Добавить в цитаты Настройки чтения

Страница 7 из 9



— А при чем здесь папа с мамой? — не понял я.

— Дело в том, что мама моя умерла при родах, вернее, вскоре после них. Ей внесли какую-то инфекцию… А папа тогда в армии служил в Афганистане. Ему должны были вот-вот отпуск объявить, на бракосочетание, но его в плен угораздило попасть. Лет шесть в плену находился, а затем русские зарубежные организации — «Толстовский фонд» и другие спонсоры уже при перестройке стали выкупать наших солдат у афганцев и давать им на Западе убежище. Отец о том, что я родилась, а мамы больше нет, узнал только спустя много лет, когда уже был в Америке. Помню, он позвонил дяде Роме по телефону, а я уже не маленькая была, взяла трубку и говорю: «Здравствуй, папочка!» Он как это услышал, так и замолчал. Потом уже мне рассказал, что у него горло так сдавило, что ничего произнести не мог. Так и положил тогда трубку, до следующего раза. А вырастила меня бабушка, и дядя Рома помогал постоянно. А как бабушка умерла, так я у дяди любимая племянница стала, благо что других нет. Отец дяде Роме очень много помогал в бизнесе и разных других делах, а Тимур вошел в доверие, и в бизнес втерся со своими отморозками. Теперь у них заваруха, а я — как разменная монета. Может, дядя отступил бы, да только Тимур потом и меня, и дело прибрал бы к рукам полностью. Вот отец и прилетел, начал оформлять мне документы на выезд, и как масла в огонь плеснул…

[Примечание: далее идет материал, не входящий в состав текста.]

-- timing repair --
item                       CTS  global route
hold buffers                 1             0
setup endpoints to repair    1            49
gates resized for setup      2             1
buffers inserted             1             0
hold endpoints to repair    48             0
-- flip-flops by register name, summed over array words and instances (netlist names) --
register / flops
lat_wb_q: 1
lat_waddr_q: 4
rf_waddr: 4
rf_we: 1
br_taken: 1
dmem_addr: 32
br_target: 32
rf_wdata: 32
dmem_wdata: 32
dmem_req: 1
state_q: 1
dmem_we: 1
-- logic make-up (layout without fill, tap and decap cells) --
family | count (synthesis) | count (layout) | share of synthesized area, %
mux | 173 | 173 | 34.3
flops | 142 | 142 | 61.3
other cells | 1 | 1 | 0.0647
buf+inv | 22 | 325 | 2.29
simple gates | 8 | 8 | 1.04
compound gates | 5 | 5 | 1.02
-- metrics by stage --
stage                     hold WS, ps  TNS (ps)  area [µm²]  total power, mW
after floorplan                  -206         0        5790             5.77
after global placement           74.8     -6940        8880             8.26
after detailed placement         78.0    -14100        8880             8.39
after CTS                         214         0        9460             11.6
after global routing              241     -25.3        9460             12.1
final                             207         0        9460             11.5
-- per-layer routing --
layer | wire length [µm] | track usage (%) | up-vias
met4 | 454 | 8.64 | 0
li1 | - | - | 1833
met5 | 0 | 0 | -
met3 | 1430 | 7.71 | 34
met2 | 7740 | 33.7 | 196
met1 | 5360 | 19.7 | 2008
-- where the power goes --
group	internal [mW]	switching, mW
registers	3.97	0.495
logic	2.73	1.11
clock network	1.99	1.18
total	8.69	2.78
**src/rtl/fetch_stage.sv**
```systemverilog
// Instruction-fetch stage: owns the PC, addresses instruction memory and loads
// the IF/ID register, applying reset > branch redirect > stall > advance.
module fetch_stage #(
    parameter int unsigned           PC_WIDTH  = 16,
    parameter int unsigned           IR_WIDTH  = 32,
    parameter logic [PC_WIDTH-1:0]   RESET_PC  = '0,
    parameter int unsigned           CNT_WIDTH = 16
) (
    input  logic                 clock,
    input  logic                 reset,
    input  logic                 stall,
    input  logic                 branch_taken,
    input  logic [PC_WIDTH-1:0]  branch_target,
    input  logic [IR_WIDTH-1:0]  imem_data,
    output logic [PC_WIDTH-1:0]  imem_addr,
    output logic [PC_WIDTH-1:0]  PC,
    output logic [IR_WIDTH-1:0]  IFID_IR,
    output logic [PC_WIDTH-1:0]  IFID_PCplus4,
    output logic                 IFID_valid,
    output logic [CNT_WIDTH-1:0] fetch_count
);

    logic [PC_WIDTH-1:0] pc_plus4;
    logic [PC_WIDTH-1:0] target_aligned;

    // Wraps modulo 2^PC_WIDTH; the low two target bits are dropped on redirect.
    assign pc_plus4       = PC + PC_WIDTH'(4);
    assign target_aligned = {branch_target[PC_WIDTH-1:2], 2'b00};
    assign imem_addr      = PC;

    always_ff @(posedge clock) begin
        if (reset) begin
            PC           <= RESET_PC;
            IFID_IR      <= '0;
            IFID_PCplus4 <= '0;
            IFID_valid   <= 1'b0;
            fetch_count  <= '0;
        end else if (branch_taken) begin
            PC           <= target_aligned;
            IFID_IR      <= '0;
            IFID_PCplus4 <= '0;
            IFID_valid   <= 1'b0;
        end else if (!stall) begin
            PC           <= pc_plus4;
            IFID_IR      <= imem_data;
            IFID_PCplus4 <= pc_plus4;
            IFID_valid   <= 1'b1;
            if (fetch_count != '1)
                fetch_count <= fetch_count + CNT_WIDTH'(1);
        end
    end

endmodule

```
==> src/rtl/score_pkg.sv <==
// Shared types, limits and BCD conversion helpers for the two-digit HUD score.
package score_pkg;

  typedef logic [3:0] bcd_digit_t;

  localparam int MAX_SCORE = 99;
  localparam int MAX_EVENT = 9;

  typedef enum logic {IDLE, BLINK} blink_state_t;

  function automatic logic [7:0] bin_to_bcd2(input logic [6:0] value);
    bcd_digit_t tens;
    bcd_digit_t ones;
    tens = 4'(value / 7'd10);
    ones = 4'(value % 7'd10);
    return {tens, ones};
  endfunction

  function automatic logic [6:0] bcd2_to_bin(input bcd_digit_t tens, input bcd_digit_t ones);
    return 7'({3'b000, tens} * 7'd10 + {3'b000, ones});
  endfunction

  // Event sizes above one decimal digit are capped so a single event never exceeds 9 points.
  function automatic bcd_digit_t clamp_event(input logic [3:0] value);
    return (value > 4'(MAX_EVENT)) ? 4'(MAX_EVENT) : value;
  endfunction

endpackage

— Ну так что же вы не обратились, куда следует? — по-идиотски спросил я. — А впрочем, в вашем деле никакие посредники не помогут. Здесь вы сами должны определиться.

— Хорошо бы, если бы этого было достаточно… — тихо промолвила Ангелина.

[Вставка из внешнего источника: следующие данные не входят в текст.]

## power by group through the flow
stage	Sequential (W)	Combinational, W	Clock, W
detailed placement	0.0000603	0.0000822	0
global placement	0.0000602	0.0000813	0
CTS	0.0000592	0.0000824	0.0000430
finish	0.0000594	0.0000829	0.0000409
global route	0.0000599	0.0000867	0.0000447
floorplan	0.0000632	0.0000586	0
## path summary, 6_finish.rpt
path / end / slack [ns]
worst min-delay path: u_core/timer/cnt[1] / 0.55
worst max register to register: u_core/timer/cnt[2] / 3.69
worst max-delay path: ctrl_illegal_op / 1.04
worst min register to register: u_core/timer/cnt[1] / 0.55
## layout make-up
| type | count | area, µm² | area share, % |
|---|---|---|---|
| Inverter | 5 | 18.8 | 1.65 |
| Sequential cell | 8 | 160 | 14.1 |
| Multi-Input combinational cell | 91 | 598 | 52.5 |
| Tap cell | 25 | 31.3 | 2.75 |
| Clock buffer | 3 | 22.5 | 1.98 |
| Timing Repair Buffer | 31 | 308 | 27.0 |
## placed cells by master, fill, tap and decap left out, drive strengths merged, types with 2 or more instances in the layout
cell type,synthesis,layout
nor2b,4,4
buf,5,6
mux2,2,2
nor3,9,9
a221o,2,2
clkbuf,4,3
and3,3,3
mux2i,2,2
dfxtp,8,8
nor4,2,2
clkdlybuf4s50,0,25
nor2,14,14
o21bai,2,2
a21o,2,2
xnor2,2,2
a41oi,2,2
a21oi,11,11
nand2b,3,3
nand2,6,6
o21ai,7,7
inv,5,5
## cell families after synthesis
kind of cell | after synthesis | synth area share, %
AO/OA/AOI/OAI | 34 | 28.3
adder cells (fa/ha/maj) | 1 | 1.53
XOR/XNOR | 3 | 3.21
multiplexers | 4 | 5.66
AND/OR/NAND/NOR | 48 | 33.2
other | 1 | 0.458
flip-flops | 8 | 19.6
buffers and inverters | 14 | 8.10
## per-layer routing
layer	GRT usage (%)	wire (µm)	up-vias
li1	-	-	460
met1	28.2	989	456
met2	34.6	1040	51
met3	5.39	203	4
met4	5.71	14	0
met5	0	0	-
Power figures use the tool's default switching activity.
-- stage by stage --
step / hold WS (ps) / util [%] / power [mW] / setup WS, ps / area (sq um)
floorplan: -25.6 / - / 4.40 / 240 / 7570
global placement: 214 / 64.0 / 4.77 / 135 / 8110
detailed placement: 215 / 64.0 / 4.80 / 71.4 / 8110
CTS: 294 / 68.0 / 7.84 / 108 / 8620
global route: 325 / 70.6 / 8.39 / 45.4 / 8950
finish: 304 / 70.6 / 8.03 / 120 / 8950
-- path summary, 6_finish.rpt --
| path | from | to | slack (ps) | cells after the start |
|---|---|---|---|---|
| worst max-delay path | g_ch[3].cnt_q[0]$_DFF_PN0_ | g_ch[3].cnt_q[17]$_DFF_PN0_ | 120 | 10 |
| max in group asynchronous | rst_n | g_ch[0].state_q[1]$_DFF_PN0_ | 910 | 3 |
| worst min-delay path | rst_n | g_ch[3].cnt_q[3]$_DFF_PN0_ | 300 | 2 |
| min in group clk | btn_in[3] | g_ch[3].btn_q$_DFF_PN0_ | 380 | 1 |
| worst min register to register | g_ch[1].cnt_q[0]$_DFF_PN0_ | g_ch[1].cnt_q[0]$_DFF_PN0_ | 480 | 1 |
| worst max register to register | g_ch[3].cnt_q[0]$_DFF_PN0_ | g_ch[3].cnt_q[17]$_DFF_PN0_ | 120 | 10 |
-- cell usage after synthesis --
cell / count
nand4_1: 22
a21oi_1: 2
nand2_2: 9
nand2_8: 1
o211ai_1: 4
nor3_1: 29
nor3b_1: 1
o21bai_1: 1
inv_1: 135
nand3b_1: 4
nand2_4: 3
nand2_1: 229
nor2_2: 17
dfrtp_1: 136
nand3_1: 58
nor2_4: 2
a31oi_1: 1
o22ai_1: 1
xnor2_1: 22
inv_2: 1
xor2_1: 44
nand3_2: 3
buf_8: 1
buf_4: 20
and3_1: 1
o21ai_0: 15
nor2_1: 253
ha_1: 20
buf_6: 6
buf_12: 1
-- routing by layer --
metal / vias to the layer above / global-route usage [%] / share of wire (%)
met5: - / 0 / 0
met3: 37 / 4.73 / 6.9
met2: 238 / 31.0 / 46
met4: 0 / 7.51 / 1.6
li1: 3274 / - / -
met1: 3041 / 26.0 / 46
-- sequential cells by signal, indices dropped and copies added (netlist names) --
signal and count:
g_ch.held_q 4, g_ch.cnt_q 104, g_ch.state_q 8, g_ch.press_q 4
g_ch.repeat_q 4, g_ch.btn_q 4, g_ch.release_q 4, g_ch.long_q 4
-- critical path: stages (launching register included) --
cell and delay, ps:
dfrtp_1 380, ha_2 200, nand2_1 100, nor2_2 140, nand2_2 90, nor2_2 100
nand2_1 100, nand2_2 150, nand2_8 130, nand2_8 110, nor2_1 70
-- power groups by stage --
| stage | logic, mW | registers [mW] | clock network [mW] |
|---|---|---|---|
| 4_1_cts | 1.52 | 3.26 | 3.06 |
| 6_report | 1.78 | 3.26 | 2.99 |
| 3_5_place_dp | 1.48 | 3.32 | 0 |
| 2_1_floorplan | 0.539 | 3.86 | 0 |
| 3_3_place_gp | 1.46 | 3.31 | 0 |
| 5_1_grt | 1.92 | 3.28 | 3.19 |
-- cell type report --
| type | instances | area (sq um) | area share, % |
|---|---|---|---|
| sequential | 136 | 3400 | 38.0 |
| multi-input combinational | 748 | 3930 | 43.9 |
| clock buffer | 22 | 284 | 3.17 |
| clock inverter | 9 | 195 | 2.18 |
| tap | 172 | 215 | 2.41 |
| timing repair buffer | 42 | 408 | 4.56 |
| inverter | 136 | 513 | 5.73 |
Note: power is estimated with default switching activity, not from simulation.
File: src/rtl/mem_port_arbiter.sv
// Two-port (CPU + debug/loader) arbiter in front of a single unified memory.
// Bounded-burst fairness under contention, registered read data with one-cycle latency.
module mem_port_arbiter #(
  parameter int AW        = 32,
  parameter int DW        = 32,
  parameter int MAX_BURST = 4
) (
  input  logic          CLK,
  input  logic          RST,
  input  logic          cpu_req,
  input  logic          cpu_we,
  input  logic [AW-1:0] cpu_addr,
  input  logic [DW-1:0] cpu_wdata,
  output logic          cpu_gnt,
  output logic          cpu_rvalid,
  output logic [DW-1:0] cpu_rdata,
  output logic          cpu_stall,
  input  logic          dbg_req,
  input  logic          dbg_we,
  input  logic [AW-1:0] dbg_addr,
  input  logic [DW-1:0] dbg_wdata,
  output logic          dbg_gnt,
  output logic          dbg_rvalid,
  output logic [DW-1:0] dbg_rdata,
  output logic          mem_WR,
  output logic [AW-1:0] mem_addr,
  output logic [DW-1:0] mem_Din,
  input  logic [DW-1:0] mem_Dout
);

  localparam logic [1:0] IDLE      = 2'd0;
  localparam logic [1:0] SERVE_CPU = 2'd1;
  localparam logic [1:0] SERVE_DBG = 2'd2;

  localparam logic LAST_CPU = 1'b0;
  localparam logic LAST_DBG = 1'b1;

  localparam logic [3:0] BURST_LAST = 4'(MAX_BURST - 1);

  logic [1:0]    state_reg, state_next;
  logic [3:0]    count_reg, count_next;
  logic          last_reg, last_next;
  logic          ready_reg;
  logic          cpu_rvalid_reg, dbg_rvalid_reg;
  logic [DW-1:0] cpu_rdata_reg, dbg_rdata_reg;

  logic          own_req, oth_req;
  logic [1:0]    oth_state;

  assign cpu_gnt    = (state_reg == SERVE_CPU) & cpu_req;
  assign dbg_gnt    = (state_reg == SERVE_DBG) & dbg_req;
  assign cpu_stall  = cpu_req & ~cpu_gnt;
  assign cpu_rvalid = cpu_rvalid_reg;
  assign dbg_rvalid = dbg_rvalid_reg;
  assign cpu_rdata  = cpu_rdata_reg;
  assign dbg_rdata  = dbg_rdata_reg;

  // Serving-port view of the request lines, so both SERVE states share one rule set.
  assign own_req   = (state_reg == SERVE_CPU) ? cpu_req : dbg_req;
  assign oth_req   = (state_reg == SERVE_CPU) ? dbg_req : cpu_req;
  assign oth_state = (state_reg == SERVE_CPU) ? SERVE_DBG : SERVE_CPU;

  always_comb begin
    state_next = state_reg;
    count_next = count_reg;
    last_next  = last_reg;
    if (cpu_gnt) last_next = LAST_CPU;
    if (dbg_gnt) last_next = LAST_DBG;
    case (state_reg)
      IDLE: begin
        count_next = '0;
        // ready_reg holds off the first grant until one full cycle after reset release.
        if (ready_reg) begin
          if (cpu_req && dbg_req)
            state_next = (last_reg == LAST_DBG) ? SERVE_CPU : SERVE_DBG;
          else if (cpu_req)
            state_next = SERVE_CPU;
          else if (dbg_req)
            state_next = SERVE_DBG;
        end
      end
      SERVE_CPU, SERVE_DBG: begin
        if (own_req && (!oth_req || (count_reg < BURST_LAST))) begin
          if (count_reg != 4'hF) count_next = count_reg + 4'd1;
        end else if (oth_req) begin
          state_next = oth_state;
          count_next = '0;
        end else begin
          state_next = IDLE;
          count_next = '0;
        end
      end
      default: begin
        state_next = IDLE;
        count_next = '0;
      end
    endcase
  end

  always_comb begin
    mem_WR   = 1'b0;
    mem_addr = '0;
    mem_Din  = '0;
    if (cpu_gnt) begin
      mem_WR   = cpu_we;
      mem_addr = cpu_addr;
      mem_Din  = cpu_wdata;
    end else if (dbg_gnt) begin
      mem_WR   = dbg_we;
      mem_addr = dbg_addr;
      mem_Din  = dbg_wdata;
    end
  end

  always_ff @(posedge CLK or negedge RST) begin
    if (!RST) begin
      state_reg      <= IDLE;
      count_reg      <= '0;
      last_reg       <= LAST_DBG;
      ready_reg      <= 1'b0;
      cpu_rvalid_reg <= 1'b0;
      dbg_rvalid_reg <= 1'b0;
      cpu_rdata_reg  <= '0;
      dbg_rdata_reg  <= '0;
    end else begin
      state_reg      <= state_next;
      count_reg      <= count_next;
      last_reg       <= last_next;
      ready_reg      <= 1'b1;
      cpu_rvalid_reg <= cpu_gnt & ~cpu_we;
      dbg_rvalid_reg <= dbg_gnt & ~dbg_we;
      if (cpu_gnt && !cpu_we) cpu_rdata_reg <= mem_Dout;
      if (dbg_gnt && !dbg_we) dbg_rdata_reg <= mem_Dout;
    end
  end

endmodule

— Да, положение у тебя незавидное. Видимо, это твой Тимур мне тогда на машине заднюю фару прострелил.

— Скорее всего он. Только никакой он не мой, и подарки я ему все вернула через подругу. А он ее избил, драгоценности забрал и сказал, что ничего не получал. В тот день, когда ты меня первый раз встретил, я приезжала, чтобы при нем рассчитаться и забрать свои вещи из клуба. Администратор спорить с ним стал, Тимур взорвался, а я сказала, что выступлю в последний раз… Попрощаюсь, так сказать, со своим шансом стать великой танцовщицей. Пошла переодеваться и сбежала, бросив там все свои шмотки! Ну, а дальше ты уже знаешь. Если бы мы тогда не удрали, даже не представляю, что с нами было бы…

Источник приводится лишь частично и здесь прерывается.